Saturday, May 22, 2010

"Crazy in Love" by Beyoncé feat. Jay-Z (2003)



Jay-Z and Beyoncé actually made two back-to-back wonderful songs at the time: I have a soft spot for “'03 Bonnie and Clyde”, but the sad fact is that it consists of a 2Pac song whose lyrics the duo clearly didn't understand and a Prince song whose lyrics they clearly didn't understand. It's like they Googled 'girlfriend' and made a track out of the songs that showed up. But it's a hip-hop song built around an acoustic guitar riff, and how cool is that?

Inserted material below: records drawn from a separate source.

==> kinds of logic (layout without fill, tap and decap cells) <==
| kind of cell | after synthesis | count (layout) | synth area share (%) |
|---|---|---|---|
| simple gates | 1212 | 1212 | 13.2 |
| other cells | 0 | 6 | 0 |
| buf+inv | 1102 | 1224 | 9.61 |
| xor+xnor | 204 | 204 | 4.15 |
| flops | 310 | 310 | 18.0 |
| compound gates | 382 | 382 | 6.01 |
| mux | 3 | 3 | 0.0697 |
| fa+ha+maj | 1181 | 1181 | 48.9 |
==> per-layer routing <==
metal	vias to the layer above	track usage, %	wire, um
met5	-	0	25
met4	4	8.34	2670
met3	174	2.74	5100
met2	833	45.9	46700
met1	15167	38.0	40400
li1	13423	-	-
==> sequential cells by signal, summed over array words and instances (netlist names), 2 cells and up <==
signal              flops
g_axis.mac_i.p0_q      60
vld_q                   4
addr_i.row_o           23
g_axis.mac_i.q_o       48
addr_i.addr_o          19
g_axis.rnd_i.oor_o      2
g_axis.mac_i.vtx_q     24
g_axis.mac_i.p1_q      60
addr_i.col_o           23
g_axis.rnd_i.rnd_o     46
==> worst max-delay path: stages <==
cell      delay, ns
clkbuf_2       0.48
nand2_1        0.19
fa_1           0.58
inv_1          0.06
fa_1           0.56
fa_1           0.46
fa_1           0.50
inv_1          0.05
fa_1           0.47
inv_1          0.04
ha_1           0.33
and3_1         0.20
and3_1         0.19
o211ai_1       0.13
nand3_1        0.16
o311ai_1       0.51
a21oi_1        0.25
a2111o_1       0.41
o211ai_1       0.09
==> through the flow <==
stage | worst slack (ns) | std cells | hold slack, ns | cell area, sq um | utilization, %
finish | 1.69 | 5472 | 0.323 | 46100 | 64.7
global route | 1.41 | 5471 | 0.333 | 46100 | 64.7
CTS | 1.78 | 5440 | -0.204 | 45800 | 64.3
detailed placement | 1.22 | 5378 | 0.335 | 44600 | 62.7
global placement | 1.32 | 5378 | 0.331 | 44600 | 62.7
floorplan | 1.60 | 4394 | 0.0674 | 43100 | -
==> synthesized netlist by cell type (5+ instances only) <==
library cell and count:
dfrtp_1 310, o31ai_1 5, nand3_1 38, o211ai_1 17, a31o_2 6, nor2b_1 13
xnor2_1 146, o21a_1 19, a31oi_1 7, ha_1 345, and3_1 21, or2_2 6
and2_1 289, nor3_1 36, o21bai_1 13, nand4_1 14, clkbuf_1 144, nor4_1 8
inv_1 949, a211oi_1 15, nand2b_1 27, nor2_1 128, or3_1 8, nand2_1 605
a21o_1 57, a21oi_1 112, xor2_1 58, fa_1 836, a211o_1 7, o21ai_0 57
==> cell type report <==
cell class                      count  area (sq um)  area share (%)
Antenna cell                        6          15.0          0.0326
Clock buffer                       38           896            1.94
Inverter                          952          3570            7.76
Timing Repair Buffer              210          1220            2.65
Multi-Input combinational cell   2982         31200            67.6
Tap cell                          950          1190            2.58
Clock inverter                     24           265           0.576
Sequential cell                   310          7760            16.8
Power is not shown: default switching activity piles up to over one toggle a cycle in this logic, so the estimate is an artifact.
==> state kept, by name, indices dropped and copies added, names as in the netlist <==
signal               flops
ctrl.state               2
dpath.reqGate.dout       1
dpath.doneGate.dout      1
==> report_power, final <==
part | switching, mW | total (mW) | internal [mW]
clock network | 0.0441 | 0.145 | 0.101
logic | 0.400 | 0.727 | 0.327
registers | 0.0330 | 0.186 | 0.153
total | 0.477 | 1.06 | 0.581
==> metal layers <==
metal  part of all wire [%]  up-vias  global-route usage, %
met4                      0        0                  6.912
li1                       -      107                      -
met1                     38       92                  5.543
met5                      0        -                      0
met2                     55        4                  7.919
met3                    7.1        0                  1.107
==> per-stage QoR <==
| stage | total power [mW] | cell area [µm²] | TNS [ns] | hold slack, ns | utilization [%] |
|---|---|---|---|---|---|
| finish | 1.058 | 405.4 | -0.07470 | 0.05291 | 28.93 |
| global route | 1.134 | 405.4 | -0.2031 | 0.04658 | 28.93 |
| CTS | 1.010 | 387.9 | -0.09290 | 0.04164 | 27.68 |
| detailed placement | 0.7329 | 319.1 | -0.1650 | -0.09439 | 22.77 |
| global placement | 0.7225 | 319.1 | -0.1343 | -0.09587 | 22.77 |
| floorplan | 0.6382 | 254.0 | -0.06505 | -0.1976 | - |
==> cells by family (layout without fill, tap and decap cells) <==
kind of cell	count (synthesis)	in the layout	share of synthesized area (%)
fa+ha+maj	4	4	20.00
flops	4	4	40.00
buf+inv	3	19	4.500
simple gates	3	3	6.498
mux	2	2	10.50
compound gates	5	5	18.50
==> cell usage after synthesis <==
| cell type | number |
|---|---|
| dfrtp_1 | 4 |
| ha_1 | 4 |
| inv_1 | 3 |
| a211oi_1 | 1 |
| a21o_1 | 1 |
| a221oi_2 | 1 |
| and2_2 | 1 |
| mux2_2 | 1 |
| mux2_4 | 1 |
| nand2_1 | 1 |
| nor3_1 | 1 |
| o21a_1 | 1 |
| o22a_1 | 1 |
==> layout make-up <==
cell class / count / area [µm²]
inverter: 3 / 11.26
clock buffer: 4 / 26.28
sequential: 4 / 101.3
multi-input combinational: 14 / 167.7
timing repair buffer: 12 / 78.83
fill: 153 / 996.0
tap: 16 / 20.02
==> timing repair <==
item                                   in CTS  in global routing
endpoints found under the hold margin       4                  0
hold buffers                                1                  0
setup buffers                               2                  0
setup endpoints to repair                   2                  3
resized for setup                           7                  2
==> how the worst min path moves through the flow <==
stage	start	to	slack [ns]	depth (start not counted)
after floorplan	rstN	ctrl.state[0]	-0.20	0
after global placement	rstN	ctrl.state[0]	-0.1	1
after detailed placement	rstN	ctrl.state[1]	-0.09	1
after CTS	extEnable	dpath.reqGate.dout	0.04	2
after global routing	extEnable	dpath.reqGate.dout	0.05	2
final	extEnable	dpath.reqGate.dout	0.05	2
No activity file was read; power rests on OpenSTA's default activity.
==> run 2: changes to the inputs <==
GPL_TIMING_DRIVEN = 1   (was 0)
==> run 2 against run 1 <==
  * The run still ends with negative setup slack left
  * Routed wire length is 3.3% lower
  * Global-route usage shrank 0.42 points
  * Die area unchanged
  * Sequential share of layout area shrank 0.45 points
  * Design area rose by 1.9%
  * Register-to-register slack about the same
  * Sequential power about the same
$ cat src/rtl/spi_pin_front.sv
module spi_pin_front (
    input  logic clk,
    input  logic rst_n,
    input  logic cs_n,
    input  logic sclk,
    input  logic mosi,
    input  logic hold_n,
    output logic sel,
    output logic sel_rise,
    output logic sel_fall,
    output logic clk_rise,
    output logic clk_fall,
    output logic din,
    output logic held
);

    logic cs_m, cs_s, cs_d;
    logic ck_m, ck_s, ck_d;
    logic d_m, d_s;
    logic h_m, h_s;
    logic held_q;

    // Chip select resets as "low" so only a seen-high-then-low gives a fall
    always_ff @(posedge clk or negedge rst_n) begin
        if (!rst_n) begin
            cs_m   <= 1'b0;
            cs_s   <= 1'b0;
            cs_d   <= 1'b0;
            ck_m   <= 1'b0;
            ck_s   <= 1'b0;
            ck_d   <= 1'b0;
            d_m    <= 1'b0;
            d_s    <= 1'b0;
            h_m    <= 1'b1;
            h_s    <= 1'b1;
            held_q <= 1'b0;
        end else begin
            cs_m <= cs_n;
            cs_s <= cs_m;
            cs_d <= cs_s;
            ck_m <= sclk;
            ck_s <= ck_m;
            ck_d <= ck_s;
            d_m  <= mosi;
            d_s  <= d_m;
            h_m  <= hold_n;
            h_s  <= h_m;
            if (!held_q && !h_s && !ck_s) begin
                held_q <= 1'b1;
            end else if (held_q && h_s && !ck_s) begin
                held_q <= 1'b0;
            end
        end
    end

    always_comb begin
        sel      = ~cs_s;
        sel_rise = cs_s & ~cs_d;
        sel_fall = ~cs_s & cs_d;
        clk_rise = ck_s & ~ck_d & ~held_q & ~cs_s;
        clk_fall = ~ck_s & ck_d & ~held_q & ~cs_s;
        din      = d_s;
        held     = held_q;
    end


    hold_entry_chk: assert property (@(posedge clk) disable iff (!rst_n)
        $rose(held_q) |-> !$past(ck_s));

endmodule

$ cat src/rtl/page_buf.sv
module page_buf #(
    parameter int PAGE_W = 6
) (
    input  logic                         clk,
    input  logic                         rst_n,
    input  logic                         clr,
    input  logic                         we,
    input  logic [PAGE_W-1:0]            col,
    input  logic [7:0]                   wdata,
    output logic [(1<<PAGE_W)-1:0][7:0]  pdata,
    output logic [(1<<PAGE_W)-1:0]       pvalid
);

    localparam int PAGE = 1 << PAGE_W;

    logic [PAGE-1:0][7:0] data_q;
    logic [PAGE-1:0]      valid_q;

    always_ff @(posedge clk or negedge rst_n) begin
        if (!rst_n) begin
            data_q  <= '0;
            valid_q <= '0;
        end else if (clr) begin
            valid_q <= '0;
        end else if (we) begin
            data_q[col]  <= wdata;
            valid_q[col] <= 1'b1;
        end
    end

    assign pdata  = data_q;
    assign pvalid = valid_q;

endmodule

$ cat src/rtl/mem_array.sv
module mem_array #(
    parameter int ADDR_W = 8,
    parameter int PAGE_W = 6
) (
    input  logic                         clk,
    input  logic                         rst_n,
    input  logic [ADDR_W-1:0]            rd_addr,
    output logic [7:0]                   rd_data,
    input  logic                         commit,
    input  logic [ADDR_W-PAGE_W-1:0]     page_idx,
    input  logic [(1<<PAGE_W)-1:0][7:0]  pdata,
    input  logic [(1<<PAGE_W)-1:0]       pvalid
);

    import eeprom_pkg::*;

    localparam int DEPTH = 1 << ADDR_W;
    localparam int PAGE  = 1 << PAGE_W;

    logic [7:0] mem_q [DEPTH];

    always_ff @(posedge clk or negedge rst_n) begin
        if (!rst_n) begin
            for (int i = 0; i < DEPTH; i++) begin
                mem_q[i] <= preload_byte(i);
            end
        end else if (commit) begin
            for (int i = 0; i < DEPTH; i++) begin
                if ((i / PAGE) == int'(page_idx) && pvalid[i % PAGE]) begin
                    mem_q[i] <= pdata[i % PAGE];
                end
            end
        end
    end

    assign rd_data = mem_q[rd_addr];

endmodule
### config.mk
export PLATFORM = sky130hd
export DESIGN_NAME = lcd_wave_seq
export DESIGN_NICKNAME = d
export VERILOG_FILES = /design/src/rtl/lcd_seq_pkg.sv /design/src/rtl/lcd_frame_prescaler.sv /design/src/rtl/lcd_phase_ctrl.sv /design/src/rtl/lcd_level_map.sv /design/src/rtl/lcd_wave_seq.sv
export SDC_FILE = /design/constraint.sdc
export NUM_CORES = 1
export LEC_CHECK = 0
export ABC_AREA = 1
export BUFFER_PORTS_ARGS = -buffer_cell sky130_fd_sc_hd__buf_2
export CORE_ASPECT_RATIO = 0.6
export CORE_UTILIZATION = 35
export CTS_CLUSTER_DIAMETER = 200
export DETAILED_ROUTE_END_ITERATION = 12
export HOLD_SLACK_MARGIN = 0.12
export PLACE_DENSITY_LB_ADDON = 0.05
export SYNTH_ARGS = -nofsm -noshare
export SYNTH_HDL_FRONTEND = slang
export SYNTH_SLANG_ARGS = --single-unit
export TNS_END_PERCENT = 50
### constraint.sdc
create_clock -name clk -period 3.76 [get_ports clk]
set_input_delay 0.188 -clock clk [delete_from_list [all_inputs] [get_ports clk]]
set_output_delay 0.188 -clock clk [all_outputs]
set_load 0.02 [all_outputs]
### src/rtl/lcd_seq_pkg.sv
package lcd_seq_pkg;

  typedef enum logic [1:0] {
    LVL_LOW  = 2'd0,
    LVL_MID  = 2'd1,
    LVL_HIGH = 2'd2,
    LVL_HIZ  = 2'd3
  } lvl_t;

  // Phase that follows ph inside a frame; frame is 2 phases direct, 4 duplex.
  function automatic logic [1:0] phase_after(input logic [1:0] ph, input logic duplex);
    logic [1:0] last;
    last = duplex ? 2'd3 : 2'd1;
    return (ph >= last) ? 2'd0 : ph + 2'd1;
  endfunction

  // Extreme level of the backplane that is active in this phase.
  function automatic lvl_t active_extreme(input logic [1:0] ph);
    return ph[0] ? LVL_LOW : LVL_HIGH;
  endfunction

  // Segment level relative to the active extreme: set bit = antiphase.
  function automatic lvl_t seg_drive(input lvl_t ext, input logic on);
    if (!on) return ext;
    return (ext == LVL_HIGH) ? LVL_LOW : LVL_HIGH;
  endfunction

  function automatic lvl_t duplex_bp(input logic [1:0] ph, input logic second);
    // first backplane active in phases 0,1; second in phases 2,3
    if (ph[1] != second) return LVL_MID;
    return active_extreme(ph);
  endfunction

endpackage

### src/rtl/lcd_frame_prescaler.sv
module lcd_frame_prescaler #(
  parameter int FRAME_CYCLES = 2777776
) (
  input  logic clk,
  input  logic rst_n,
  input  logic hold,
  input  logic duplex,
  output logic tick
);
  localparam int DIR_LEN = FRAME_CYCLES / 2;
  localparam int DUP_LEN = FRAME_CYCLES / 4;
  localparam int CW      = (DIR_LEN > 1) ? $clog2(DIR_LEN) : 1;
  localparam logic [CW-1:0] DIR_LAST = CW'(DIR_LEN - 1);
  localparam logic [CW-1:0] DUP_LAST = CW'(DUP_LEN - 1);

  logic [CW-1:0] cnt_q;
  logic [CW-1:0] last_cnt;

  assign last_cnt = duplex ? DUP_LAST : DIR_LAST;
  assign tick     = !hold && (cnt_q == last_cnt);

  always_ff @(posedge clk) begin
    if (!rst_n)        cnt_q <= '0;
    else if (hold)     cnt_q <= '0;
    else if (tick)     cnt_q <= '0;
    else               cnt_q <= cnt_q + 1'b1;
  end

  AST_CNT_IN_RANGE: assert property (@(posedge clk) disable iff (!rst_n)
    cnt_q <= last_cnt);

endmodule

No acoustic guitars in this song, mind you: none of that soft-focus hippie stuff at all. If pop is meant to be bold and brassy, than this is a pop masterpiece. Scientists need to be studying this song, in order to discover the effortless way that the energy Beyoncé and the production team bring to it gets transferred, across radio waves and speaker wires, to the listener. As methods of energy distribution go, it's way more effective than a world of pipelines or power cables. I think this song could wake people from comas and put wheelchair-bound grandmas on the dancefloor. Not only is it infectious, but it's actually generous with its energy and sunny positivity, as if Beyoncé were strutting down the street in the middle of a parade, throwing armfuls of energy at the passers-by. There is no darkness here, no moodiness or aggression: it's just a celebration of love, of happiness and of positivity.

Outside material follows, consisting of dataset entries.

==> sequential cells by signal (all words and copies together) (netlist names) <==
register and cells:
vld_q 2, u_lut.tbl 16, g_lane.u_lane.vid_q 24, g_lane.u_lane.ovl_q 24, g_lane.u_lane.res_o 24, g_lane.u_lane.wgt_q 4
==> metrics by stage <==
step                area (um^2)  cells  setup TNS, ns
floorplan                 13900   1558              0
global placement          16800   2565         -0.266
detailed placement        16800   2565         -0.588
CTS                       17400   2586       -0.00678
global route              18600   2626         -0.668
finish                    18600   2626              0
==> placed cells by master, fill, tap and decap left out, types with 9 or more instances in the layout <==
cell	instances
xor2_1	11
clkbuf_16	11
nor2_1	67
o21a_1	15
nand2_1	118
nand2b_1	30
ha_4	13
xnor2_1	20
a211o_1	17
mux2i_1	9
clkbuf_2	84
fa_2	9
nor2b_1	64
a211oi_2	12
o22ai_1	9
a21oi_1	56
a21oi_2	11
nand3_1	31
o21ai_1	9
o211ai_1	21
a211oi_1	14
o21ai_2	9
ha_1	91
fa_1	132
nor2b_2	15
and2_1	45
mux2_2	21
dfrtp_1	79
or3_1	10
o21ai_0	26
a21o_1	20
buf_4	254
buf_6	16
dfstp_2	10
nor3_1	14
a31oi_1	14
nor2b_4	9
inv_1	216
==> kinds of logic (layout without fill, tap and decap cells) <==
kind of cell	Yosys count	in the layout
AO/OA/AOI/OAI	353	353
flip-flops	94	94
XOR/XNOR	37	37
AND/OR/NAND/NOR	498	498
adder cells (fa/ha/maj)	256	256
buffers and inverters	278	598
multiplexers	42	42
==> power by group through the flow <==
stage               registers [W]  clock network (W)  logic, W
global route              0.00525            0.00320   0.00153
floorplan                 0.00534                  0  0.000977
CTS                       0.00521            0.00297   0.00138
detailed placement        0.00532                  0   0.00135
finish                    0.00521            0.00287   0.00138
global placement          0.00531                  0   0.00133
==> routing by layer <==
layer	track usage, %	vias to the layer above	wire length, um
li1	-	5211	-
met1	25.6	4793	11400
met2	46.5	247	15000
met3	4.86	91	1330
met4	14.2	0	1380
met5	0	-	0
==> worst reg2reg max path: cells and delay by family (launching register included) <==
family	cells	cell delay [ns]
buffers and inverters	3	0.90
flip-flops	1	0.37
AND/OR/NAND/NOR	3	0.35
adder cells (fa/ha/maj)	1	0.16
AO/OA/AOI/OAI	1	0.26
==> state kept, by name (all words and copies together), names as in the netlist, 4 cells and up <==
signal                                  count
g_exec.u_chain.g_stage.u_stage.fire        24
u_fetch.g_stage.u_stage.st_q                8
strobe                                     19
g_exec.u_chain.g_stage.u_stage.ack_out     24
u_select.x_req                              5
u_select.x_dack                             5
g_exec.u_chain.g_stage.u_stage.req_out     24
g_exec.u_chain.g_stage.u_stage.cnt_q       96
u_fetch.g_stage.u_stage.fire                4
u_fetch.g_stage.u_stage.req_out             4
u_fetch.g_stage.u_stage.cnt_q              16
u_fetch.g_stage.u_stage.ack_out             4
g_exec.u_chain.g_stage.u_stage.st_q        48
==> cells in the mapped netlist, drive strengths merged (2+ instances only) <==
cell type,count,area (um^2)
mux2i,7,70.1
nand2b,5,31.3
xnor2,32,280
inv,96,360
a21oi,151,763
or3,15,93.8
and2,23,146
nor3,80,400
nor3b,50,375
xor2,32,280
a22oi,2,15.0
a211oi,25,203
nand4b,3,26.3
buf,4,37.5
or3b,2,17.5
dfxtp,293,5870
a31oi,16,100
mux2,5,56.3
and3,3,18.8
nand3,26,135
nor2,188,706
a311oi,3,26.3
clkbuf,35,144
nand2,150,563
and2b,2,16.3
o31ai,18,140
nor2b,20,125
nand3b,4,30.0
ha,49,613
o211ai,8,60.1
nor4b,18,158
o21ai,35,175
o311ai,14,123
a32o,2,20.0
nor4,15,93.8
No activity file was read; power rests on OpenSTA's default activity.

And it does so with one of the weirdest backing tracks I could imagine: an over-the-top horn sample looped into infinity, a cowbell-heavy rhythm loop that sounds like it's come from some island dance party. I think one of the main ways that the music – or at least the pop music – of the past decade will be remembered is through its willingness to create songs, and insanely catchy songs, out of the weirdest combinations of musical detritus. It's music designed for people who load their iPods with all manner of different kinds of songs and then listen to them on 'shuffle' mode. This is what pop music is today: an iPod on shuffle mode, condensed into a single song. Which is what makes it so great, and why for me the first decade of the 21st century is one in which the songs that were the most popular very frequently also happened to be the ones that were the best.